Stored items:
=======
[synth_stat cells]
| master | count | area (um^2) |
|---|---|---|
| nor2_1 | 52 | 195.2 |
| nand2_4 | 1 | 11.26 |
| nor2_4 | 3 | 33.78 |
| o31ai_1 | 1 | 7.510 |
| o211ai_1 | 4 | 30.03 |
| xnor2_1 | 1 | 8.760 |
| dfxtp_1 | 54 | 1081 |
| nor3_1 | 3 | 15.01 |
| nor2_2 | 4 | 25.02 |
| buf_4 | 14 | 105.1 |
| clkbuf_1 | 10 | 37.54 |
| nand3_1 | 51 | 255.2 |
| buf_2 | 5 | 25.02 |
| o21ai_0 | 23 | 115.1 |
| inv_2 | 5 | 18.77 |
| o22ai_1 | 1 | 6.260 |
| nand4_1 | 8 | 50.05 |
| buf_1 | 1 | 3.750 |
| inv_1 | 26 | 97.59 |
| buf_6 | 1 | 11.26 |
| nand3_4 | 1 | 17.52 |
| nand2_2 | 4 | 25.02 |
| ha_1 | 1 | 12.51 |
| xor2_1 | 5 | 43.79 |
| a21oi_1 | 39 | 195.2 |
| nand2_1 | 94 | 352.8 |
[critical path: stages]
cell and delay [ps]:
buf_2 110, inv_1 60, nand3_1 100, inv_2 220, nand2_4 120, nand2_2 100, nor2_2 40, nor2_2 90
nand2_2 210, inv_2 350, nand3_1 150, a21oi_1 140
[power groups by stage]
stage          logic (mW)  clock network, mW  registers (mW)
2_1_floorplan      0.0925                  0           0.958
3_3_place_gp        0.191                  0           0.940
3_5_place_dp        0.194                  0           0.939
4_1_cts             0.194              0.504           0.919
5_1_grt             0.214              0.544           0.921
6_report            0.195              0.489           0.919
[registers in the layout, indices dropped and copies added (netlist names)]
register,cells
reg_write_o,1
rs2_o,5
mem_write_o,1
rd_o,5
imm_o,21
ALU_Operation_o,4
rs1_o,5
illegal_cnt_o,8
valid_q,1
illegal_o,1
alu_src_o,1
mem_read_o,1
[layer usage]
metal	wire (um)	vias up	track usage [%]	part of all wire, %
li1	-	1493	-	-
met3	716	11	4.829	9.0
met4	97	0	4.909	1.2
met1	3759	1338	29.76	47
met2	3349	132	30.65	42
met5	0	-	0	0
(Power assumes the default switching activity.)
$ cat src/rtl/sad_best_match.sv
// Search controller around the SAD datapath: sweeps NUM_CAND candidate windows,
// keeps the smallest SAD and its index, and guards every run with a watchdog.
module sad_best_match #(
  parameter int NUM_CAND  = 16,
  parameter int IDX_WIDTH = 4,
  parameter int TIMEOUT   = 1024
) (
  input  logic                 Clk,
  input  logic                 Rst,
  input  logic                 Start,
  output logic                 Busy,
  output logic                 SAD_Go,
  input  logic                 SAD_Done,
  input  logic [31:0]          SAD_Out,
  output logic [IDX_WIDTH-1:0] Cand_Idx,
  output logic [IDX_WIDTH-1:0] Best_Idx,
  output logic [31:0]          Best_SAD,
  output logic                 Done,
  output logic                 Timeout_Err,
  output logic [2:0]           fsm_state
);

  // Handshake: SAD_Go is a one-cycle pulse, raised only while in ISSUE; SAD_Out is
  // taken only in the cycle SAD_Done is high during WAIT; Done is a one-cycle pulse
  // and Best_* are valid from that cycle until the next Done or Rst.

  localparam int WDOG_W = $clog2(TIMEOUT + 1);
  localparam logic [WDOG_W-1:0]    WDOG_LAST = WDOG_W'(TIMEOUT - 1);
  localparam logic [IDX_WIDTH-1:0] LAST_IDX  = IDX_WIDTH'(NUM_CAND - 1);

  typedef enum logic [2:0] {
    S_IDLE    = 3'd0,
    S_ISSUE   = 3'd1,
    S_WAIT    = 3'd2,
    S_COMPARE = 3'd3,
    S_NEXT    = 3'd4,
    S_FINISH  = 3'd5
  } state_t;

  state_t                state;
  logic [31:0]           run_min;
  logic [IDX_WIDTH-1:0]  run_idx;
  logic [31:0]           cur_sad;
  logic [WDOG_W-1:0]     wdog;

  assign fsm_state = state;

  always_ff @(posedge Clk) begin
    if (Rst) begin
      state       <= S_IDLE;
      Busy        <= 1'b0;
      SAD_Go      <= 1'b0;
      Cand_Idx    <= '0;
      Best_Idx    <= '0;
      Best_SAD    <= '0;
      Done        <= 1'b0;
      Timeout_Err <= 1'b0;
      run_min     <= '1;
      run_idx     <= '0;
      cur_sad     <= '0;
      wdog        <= '0;
    end else begin
      SAD_Go <= 1'b0;
      Done   <= 1'b0;
      case (state)
        S_IDLE: begin
          if (Start) begin
            Cand_Idx    <= '0;
            run_min     <= '1;
            run_idx     <= '0;
            Timeout_Err <= 1'b0;
            SAD_Go      <= 1'b1;
            Busy        <= 1'b1;
            state       <= S_ISSUE;
          end
        end
        S_ISSUE: begin
          wdog  <= '0;
          state <= S_WAIT;
        end
        S_WAIT: begin
          // A result arriving on the last watchdog cycle is still accepted.
          if (SAD_Done) begin
            cur_sad <= SAD_Out;
            state   <= S_COMPARE;
          end else if (wdog == WDOG_LAST) begin
            Timeout_Err <= 1'b1;
            Busy        <= 1'b0;
            state       <= S_IDLE;
          end else begin
            wdog <= wdog + WDOG_W'(1);
          end
        end
        S_COMPARE: begin
          // Strict compare: ties keep the earlier candidate.
          if (cur_sad < run_min) begin
            run_min <= cur_sad;
            run_idx <= Cand_Idx;
          end
          state <= S_NEXT;
        end
        S_NEXT: begin
          if (Cand_Idx == LAST_IDX) begin
            Best_SAD <= run_min;
            Best_Idx <= run_idx;
            Done     <= 1'b1;
            state    <= S_FINISH;
          end else begin
            Cand_Idx <= Cand_Idx + IDX_WIDTH'(1);
            SAD_Go   <= 1'b1;
            state    <= S_ISSUE;
          end
        end
        S_FINISH: begin
          Busy  <= 1'b0;
          state <= S_IDLE;
        end
        default: begin
          Busy  <= 1'b0;
          state <= S_IDLE;
        end
      endcase
    end
  end

endmodule
$ cat config.mk
export PLATFORM = sky130hd
export DESIGN_NAME = sad_best_match
export DESIGN_NICKNAME = d
export VERILOG_FILES = /design/src/rtl/sad_best_match.sv
export SDC_FILE = /design/constraint.sdc
export NUM_CORES = 1
export LEC_CHECK = 0
export ABC_AREA = 0
export BUFFER_PORTS_ARGS = -buffer_cell sky130_fd_sc_hd__buf_2
export CORE_MARGIN = 5
export CORE_UTILIZATION = 53
export CTS_BUF_LIST = sky130_fd_sc_hd__clkbuf_8
export CTS_CLUSTER_SIZE = 28
export DETAILED_ROUTE_END_ITERATION = 10
export PLACE_DENSITY_LB_ADDON = 0.08
export SKIP_LAST_GASP = 1
export SLEW_MARGIN = 20
export SYNTH_ARGS = -nofsm -noshare
export SYNTH_HDL_FRONTEND = slang
export SYNTH_SLANG_ARGS = --single-unit
$ cat constraint.sdc
create_clock -name Clk -period 2.3 [get_ports Clk]
set_input_delay 0.115 -clock Clk [delete_from_list [all_inputs] [get_ports Clk]]
set_output_delay 0.115 -clock Clk [all_outputs]
set_load 0.02 [all_outputs]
=======
— Exercise —
The lines to return are those in the entries above that hold "registers".

— Solution to this problem —
stage          logic (mW)  clock network, mW  registers (mW)
[registers in the layout, indices dropped and copies added (netlist names)]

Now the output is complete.